Each line that contains "critical" needs to be copied from the listing.

## Data supplied

★ ★ ★ ★ ★

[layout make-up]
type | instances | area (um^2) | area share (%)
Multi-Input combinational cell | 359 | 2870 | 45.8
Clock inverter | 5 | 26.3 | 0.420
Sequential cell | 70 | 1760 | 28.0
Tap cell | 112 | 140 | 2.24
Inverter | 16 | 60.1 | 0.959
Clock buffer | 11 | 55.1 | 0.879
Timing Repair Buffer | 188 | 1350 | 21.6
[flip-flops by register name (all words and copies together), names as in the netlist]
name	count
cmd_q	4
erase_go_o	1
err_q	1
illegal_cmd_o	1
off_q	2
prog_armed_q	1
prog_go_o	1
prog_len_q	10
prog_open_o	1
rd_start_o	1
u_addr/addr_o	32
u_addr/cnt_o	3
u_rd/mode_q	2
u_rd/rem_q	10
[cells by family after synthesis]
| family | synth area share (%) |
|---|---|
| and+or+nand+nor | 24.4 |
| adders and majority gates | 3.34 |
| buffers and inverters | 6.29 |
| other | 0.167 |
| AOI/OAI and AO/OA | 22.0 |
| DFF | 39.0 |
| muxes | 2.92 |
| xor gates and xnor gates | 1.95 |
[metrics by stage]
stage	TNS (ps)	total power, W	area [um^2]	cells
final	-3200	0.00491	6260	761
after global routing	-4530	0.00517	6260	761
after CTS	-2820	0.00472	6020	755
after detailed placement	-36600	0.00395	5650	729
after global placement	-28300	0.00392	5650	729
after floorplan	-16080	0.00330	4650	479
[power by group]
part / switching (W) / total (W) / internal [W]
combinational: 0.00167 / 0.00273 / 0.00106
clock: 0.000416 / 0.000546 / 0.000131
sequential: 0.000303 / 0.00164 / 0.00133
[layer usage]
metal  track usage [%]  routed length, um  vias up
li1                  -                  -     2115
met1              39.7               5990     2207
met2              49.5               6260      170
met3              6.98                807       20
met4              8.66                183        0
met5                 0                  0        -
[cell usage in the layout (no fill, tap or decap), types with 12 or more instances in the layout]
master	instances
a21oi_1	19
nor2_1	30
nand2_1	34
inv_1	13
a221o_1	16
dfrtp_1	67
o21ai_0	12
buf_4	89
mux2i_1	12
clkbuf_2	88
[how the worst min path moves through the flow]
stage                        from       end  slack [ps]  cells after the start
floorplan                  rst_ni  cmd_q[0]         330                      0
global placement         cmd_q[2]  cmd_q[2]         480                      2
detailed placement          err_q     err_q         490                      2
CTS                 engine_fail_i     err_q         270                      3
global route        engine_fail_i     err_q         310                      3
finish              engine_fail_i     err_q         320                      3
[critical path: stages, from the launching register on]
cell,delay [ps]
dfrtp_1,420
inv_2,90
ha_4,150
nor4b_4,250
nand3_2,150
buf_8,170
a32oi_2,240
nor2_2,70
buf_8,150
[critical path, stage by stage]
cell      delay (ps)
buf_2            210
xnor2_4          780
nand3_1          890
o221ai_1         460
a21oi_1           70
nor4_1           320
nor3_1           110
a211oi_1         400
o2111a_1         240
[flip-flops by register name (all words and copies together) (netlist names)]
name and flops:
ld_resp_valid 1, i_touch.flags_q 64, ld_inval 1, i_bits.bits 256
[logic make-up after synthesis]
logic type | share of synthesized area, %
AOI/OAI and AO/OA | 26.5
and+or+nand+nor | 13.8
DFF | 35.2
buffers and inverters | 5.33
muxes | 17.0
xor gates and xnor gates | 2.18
==> src/rtl/calwin_pkg.sv <==
package calwin_pkg;
  localparam int DATA_W = 16;
  localparam int PTR_W  = 2;

  typedef enum logic [1:0] {
    TGT_TIME_WIN = 2'd0,
    TGT_ALRM_WIN = 2'd1,
    TGT_TIME_PTR = 2'd2,
    TGT_ALRM_PTR = 2'd3
  } bus_tgt_e;
endpackage

==> src/rtl/calwin_ptr.sv <==
module calwin_ptr #(
  parameter int PTR_W = 2
) (
  input  logic             clk,
  input  logic             rst,
  input  logic             sw_load,
  input  logic [PTR_W-1:0] sw_val,
  input  logic             step,
  output logic [PTR_W-1:0] ptr_q
);
  // software load has priority over the access-driven step
  always_ff @(posedge clk) begin
    if (rst)
      ptr_q <= '0;
    else if (sw_load)
      ptr_q <= sw_val;
    else if (step && (ptr_q != '0))
      ptr_q <= ptr_q - 1'b1;
  end
endmodule
[config.mk]
export PLATFORM = sky130hd
export DESIGN_NAME = qspi_byte_reader
export DESIGN_NICKNAME = d
export VERILOG_FILES = /design/src/rtl/qbr_pkg.sv /design/src/rtl/qbr_intake.sv /design/src/rtl/qbr_sequencer.sv /design/src/rtl/qbr_result.sv /design/src/rtl/qspi_byte_reader.sv
export SDC_FILE = /design/constraint.sdc
export NUM_CORES = 1
export LEC_CHECK = 0
export ABC_AREA = 1
export CAP_MARGIN = 20
export CORE_MARGIN = 1
export CORE_UTILIZATION = 40
export CTS_CLUSTER_DIAMETER = 100
export DETAILED_ROUTE_END_ITERATION = 10
export GPL_TIMING_DRIVEN = 0
export PLACE_DENSITY = 0.61
export SYNTH_ARGS = -nofsm -noshare
export SYNTH_HDL_FRONTEND = slang
export SYNTH_HIERARCHICAL = 1
export SYNTH_SLANG_ARGS = --single-unit
[constraint.sdc]
create_clock -name clk -period 2.35 [get_ports clk]
set_input_delay 0.47 -clock clk [delete_from_list [all_inputs] [get_ports clk]]
set_output_delay 0.47 -clock clk [all_outputs]
set_load 0.03 [all_outputs]
**src/rtl/mcl_pkg.sv**
```systemverilog
package mcl_pkg;

   typedef enum logic [1:0] {
      FLAG_HOLD  = 2'd0,
      FLAG_SET   = 2'd1,
      FLAG_CLEAR = 2'd2
   } flag_action_e;

   function automatic flag_action_e pick_action(input logic set_req,
                                                input logic clr_req);
      if (set_req)      return FLAG_SET;
      else if (clr_req) return FLAG_CLEAR;
      else              return FLAG_HOLD;
   endfunction

endpackage

```
**src/rtl/mcl_step_gen.sv**
```systemverilog
module mcl_step_gen #(
   parameter int CYL_W = 8
) (
   input  logic             seek_go,
   input  logic [CYL_W-1:0] tgt_cyl,
   input  logic [CYL_W-1:0] cur_cyl,
   output logic             step
);
   logic moves;

   generate
      if (CYL_W < 1) begin : g_bad_width
         $error("mcl_step_gen: CYL_W must be at least 1");
      end
   endgenerate

   always_comb begin
      moves = (tgt_cyl != cur_cyl);
      step  = seek_go & moves;
   end
endmodule

```
**src/rtl/mcl_flag_core.sv**
```systemverilog
module mcl_flag_core
   import mcl_pkg::*;
#(
   parameter bit RESET_VALUE = 1'b1
) (
   input  logic clk,
   input  logic rst_n,
   input  logic insert_evt,
   input  logic eject_evt,
   input  logic step,
   input  logic media_present,
   output logic flag
);
   flag_action_e action;
   logic         set_req;
   logic         clr_req;

   always_comb begin
      set_req = insert_evt | eject_evt;
      clr_req = step & media_present;
      action  = pick_action(set_req, clr_req);
   end

   always_ff @(posedge clk) begin
      if (!rst_n) begin
         flag <= RESET_VALUE;
      end else begin
         case (action)
            FLAG_SET:   flag <= 1'b1;
            FLAG_CLEAR: flag <= 1'b0;
            default:    flag <= flag;
         endcase
      end
   end
endmodule

```
**src/rtl/mcl_read_port.sv**
```systemverilog
module mcl_read_port #(
   parameter int DATA_W   = 8,
   parameter int FLAG_BIT = 7
) (
   input  logic              clk,
   input  logic              rst_n,
   input  logic              rd_en,
   input  logic              flag,
   output logic [DATA_W-1:0] rd_data
);
   logic [DATA_W-1:0] shaped;

   generate
      if (FLAG_BIT >= DATA_W || FLAG_BIT < 0) begin : g_bad_pos
         $error("mcl_read_port: FLAG_BIT outside the data word");
      end
      for (genvar i = 0; i < DATA_W; i++) begin : g_bits
         if (i == FLAG_BIT) begin : g_flag
            assign shaped[i] = flag;
         end else begin : g_zero
            assign shaped[i] = 1'b0;
         end
      end
   endgenerate

   always_ff @(posedge clk) begin
      if (!rst_n)     rd_data <= '0;
      else if (rd_en) rd_data <= shaped;
   end
endmodule

```
**src/rtl/media_change_latch.sv**
```systemverilog
module media_change_latch #(
   parameter int CYL_W    = 8,
   parameter int DATA_W   = 8,
   parameter int FLAG_BIT = 7
) (
   input  logic              clk,
   input  logic              rst_n,
   input  logic              media_present,
   input  logic              insert_evt,
   input  logic              eject_evt,
   input  logic              seek_go,
   input  logic [CYL_W-1:0]  tgt_cyl,
   input  logic [CYL_W-1:0]  cur_cyl,
   input  logic              rd_en,
   output logic              step_out,
   output logic              chg_flag,
   output logic [DATA_W-1:0] rd_data
);
   logic step_w;
   logic flag_w;

   mcl_step_gen #(.CYL_W(CYL_W)) u_step (
      .seek_go (seek_go),
      .tgt_cyl (tgt_cyl),
      .cur_cyl (cur_cyl),
      .step    (step_w)
   );

   mcl_flag_core #(.RESET_VALUE(1'b1)) u_core (
      .clk           (clk),
      .rst_n         (rst_n),
      .insert_evt    (insert_evt),
      .eject_evt     (eject_evt),
      .step          (step_w),
      .media_present (media_present),
      .flag          (flag_w)
   );

   mcl_read_port #(.DATA_W(DATA_W), .FLAG_BIT(FLAG_BIT)) u_rd (
      .clk     (clk),
      .rst_n   (rst_n),
      .rd_en   (rd_en),
      .flag    (flag_w),
      .rd_data (rd_data)
   );

   assign step_out = step_w;
   assign chg_flag = flag_w;
endmodule

```
**config.mk**
```make
export PLATFORM = sky130hd
export DESIGN_NAME = media_change_latch
export DESIGN_NICKNAME = d
export VERILOG_FILES = /design/src/rtl/mcl_pkg.sv /design/src/rtl/mcl_step_gen.sv /design/src/rtl/mcl_flag_core.sv /design/src/rtl/mcl_read_port.sv /design/src/rtl/media_change_latch.sv
export SDC_FILE = /design/constraint.sdc
export NUM_CORES = 1
export LEC_CHECK = 0
export BUFFER_PORTS_ARGS = -buffer_cell sky130_fd_sc_hd__buf_2
export CORE_AREA = 2 2 39 41
export CTS_BUF_LIST = sky130_fd_sc_hd__clkbuf_8 sky130_fd_sc_hd__clkbuf_16
export CTS_CLUSTER_SIZE = 12
export DETAILED_ROUTE_END_ITERATION = 10
export DIE_AREA = 0 0 41 43
export SLEW_MARGIN = 30
export SYNTH_ARGS = -nofsm -noshare
export SYNTH_HDL_FRONTEND = slang
export SYNTH_SLANG_ARGS = --single-unit
```
**constraint.sdc**
```tcl
create_clock -name clk -period 2.4 [get_ports clk]
set_clock_uncertainty 0.2 [all_clocks]
set_input_delay 0 -clock clk [delete_from_list [all_inputs] [get_ports clk]]
set_output_delay 0 -clock clk [all_outputs]
set_load 0.005 [all_outputs]
```
==> metrics.md, run 1 <==
| Metric | Value |
|---|---|
| Largest net degree at the start of global routing | `4` |
| Peak VDD IR | `0.147 mV` |
| CTS buffer count | `3` |
| Crit path kind | `input port to register` |
| Final Max Slew Viols | `0` |
| Final period util | `88.4%` |
| Crit path time final | `2120 ps` |
| Drt drc | `0` |
| First-pass GRT wire length | `834 um` |
| Area Growth Syn to Fin | `98.9%` |
| Die ar. | `1760 um^2` |
| Hold WC Path Type | `input port to register` |
| Final TNS setup | `0 ps` |
| DRC marker count from the first detailed-route iteration | `0` |
| YS warnings | `0` |
| Met2 Usage GRT | `11.9%` |
| # H-tree levels | `1` |
| TritonCTS clock tree | `done` |
| Worst Hold Depth | `5` |
| Die W | `41 um` |
| Die H | `43 um` |
| Worst path required time | `2300 ps` |
| Layout cells sized above 1 | `43.8%` |
| Worst-path clk slew | `30 ps` |
| Placed wire-length estimate | `449 um` |
| DR WL/cell | `6.55 um` |
| Seq cells post-synth | `2` |
| Starting density of the core | `16.5%` |
| Status | `completed` |
| Antenna violations before repair | `0` |
| Leakage power | `0.245 nW` |
| Peak Freq | `471 MHz` |
| Max Buffers Root-to-Sink | `2` |
| Most frequent cells in the layout | `25 x buf_2, 8 x xor2_1, 7 x conb_1, 7 x dlygate4sd3_1` |
| CP cell instances | `dlygate4sd3_1 -> buf_2 -> nor2_1 -> dlygate4sd3_1 -> nand2_1 -> nor2_1 -> dlygate4sd3_1 -> a21oi_1` |
| Seq/Total Area, Yosys | `17.5%` |
| DP Cell Count | `70` |
| Crit Path Max Fanout | `2` |
| CP startpoint kind | `input port` |
| Clk_lat worst skew | `210 ps` |
| Vias in the first global route | `264` |
| CORE AREA | `1380 um^2` |
| Max stage delay on crit path | `550 ps` |
| CP endpoint kind | `register` |
| Most Crowded Layer GR | `met2` |
| Num rows | `14` |
| Clock Tree Root | `clkbuf_8` |
| Hold wc startpoint | `cur_cyl[4]` |
| Reg2Reg Capture Point | `u_rd.rd_data[7]` |
| Max cap viols | `0` |
| Cells on worst reg2reg path | `3` |
| CP most frequent cell | `dlygate4sd3_1` |
| Commonest non-fill, non-tap cell in the layout | `buf_2` |
| Met3 usage | `1.57%` |
| IO buf count | `25` |
| Arrival time at the worst endpoint | `2020 ps` |
| Layout Cells excl Fill | `80` |
| Drt pass-1 iters | `1` |
| Final wirelength | `524 um` |
| Power after layout | `0.215 mW` |
| Syn Area/Cell | `7.63 um^2` |
| Final nets | `89` |
| Pwr Density | `472 nW/um^2` |
| Vias per cell | `3.58` |
| Hold Path End | `u_core.flag` |
| Mapped Area | `229 um^2` |
| CTS sink count | `2` |
| Global-route usage over all layers | `7.01%` |
| Fin. Hold Viols | `0` |
| Fill count | `154` |
| Yosys cell types | `11` |
| Num ports | `33` |
| Syn Inst Count | `30` |
| Antenna Cells | `0` |
| RSZ-0062 raised after global routing | `no` |
| DP Area | `344 um^2` |
| R2r startpoint | `u_core.flag` |
| Slowest CP cell | `dlygate4sd3_1` |
| Met1 Use GR | `6.37%` |
| Post-CTS sizing | `0` |
| Reg2reg setup slack | `1050 ps` |
| Gpl congestion | `0.620` |
| Via count | `286` |
| Routed Antenna Nets | `0` |
| Design area | `455 um^2` |
| Setup Viol. Count Final | `0` |
| Grt ovf | `0` |
==> where the power goes <==
part	internal, mW	total (mW)	leakage (nW)	switching, mW
sequential	0.0352	0.0361	0.0165	0.000849
clock	0.106	0.132	0.0216	0.0256
combinational	0.0298	0.0473	0.207	0.0175
total	0.171	0.215	0.245	0.0439
==> logic make-up (layout without fill, tap and decap cells) <==
logic type,after synthesis,in the layout,share of synthesized area [%]
and+or+nand+nor,10,10,20.8
xor gates and xnor gates,8,8,30.6
buffers and inverters,7,35,23.0
DFF,2,2,17.5
other,1,7,1.64
AOI/OAI and AO/OA,1,1,2.18
muxes,1,1,4.37
==> final cells by class <==
cell class	instances	area [um^2]	area share [%]
Sequential cell	2	40.0	8.79
Clock buffer	3	41.3	9.07
Timing Repair Buffer	32	195	42.9
Multi-Input combinational cell	27	159	34.9
Tap cell	16	20.0	4.40
==> routing by layer <==
layer	part of all wire [%]	up-vias	wire length (um)
met5	0	-	0
met1	35	116	183
met4	3.1	0	16
met2	52	19	274
li1	-	149	-
met3	9.5	2	50
==> worst max-delay path: cells and delay by family <==
kind,cells,cell delay [ps]
AOI/OAI and AO/OA,1,60
buffers and inverters,4,1740
and+or+nand+nor,3,210
==> what timing repair did <==
item | 4_1_cts | 5_1_grt
setup buffers | 0 | 0
setup endpoints to repair | 0 | 0
hold buffers | 7 | 0
hold endpoints to repair | 2 | 0
==> synthesized netlist by cell type <==
master	n	area share, %
and2_1	1	2.7
a21oi_1	1	2.2
nor4_1	2	5.5
nor2_1	3	4.9
mux2i_1	1	4.4
dfxtp_1	2	17
nor2b_1	1	2.7
conb_1	1	1.6
buf_4	7	23
xor2_1	8	31
nand2_1	3	4.9
==> registers in the layout (all words and copies together) (netlist names) <==
register / cells
u_core.flag: 1
u_rd.rd_data: 1
==> per-stage QoR <==
stage,util (%),setup slack (ps),hold WS (ps)
floorplan,-,1550,-89.7
global placement,24.9,1240,32.7
detailed placement,24.9,1240,58.4
CTS,32.9,279,35.8
global route,32.9,221,88.8
finish,32.9,278,33.4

★ ★ ★ ★ ★

## Output of the task
[critical path: stages, from the launching register on]
[critical path, stage by stage]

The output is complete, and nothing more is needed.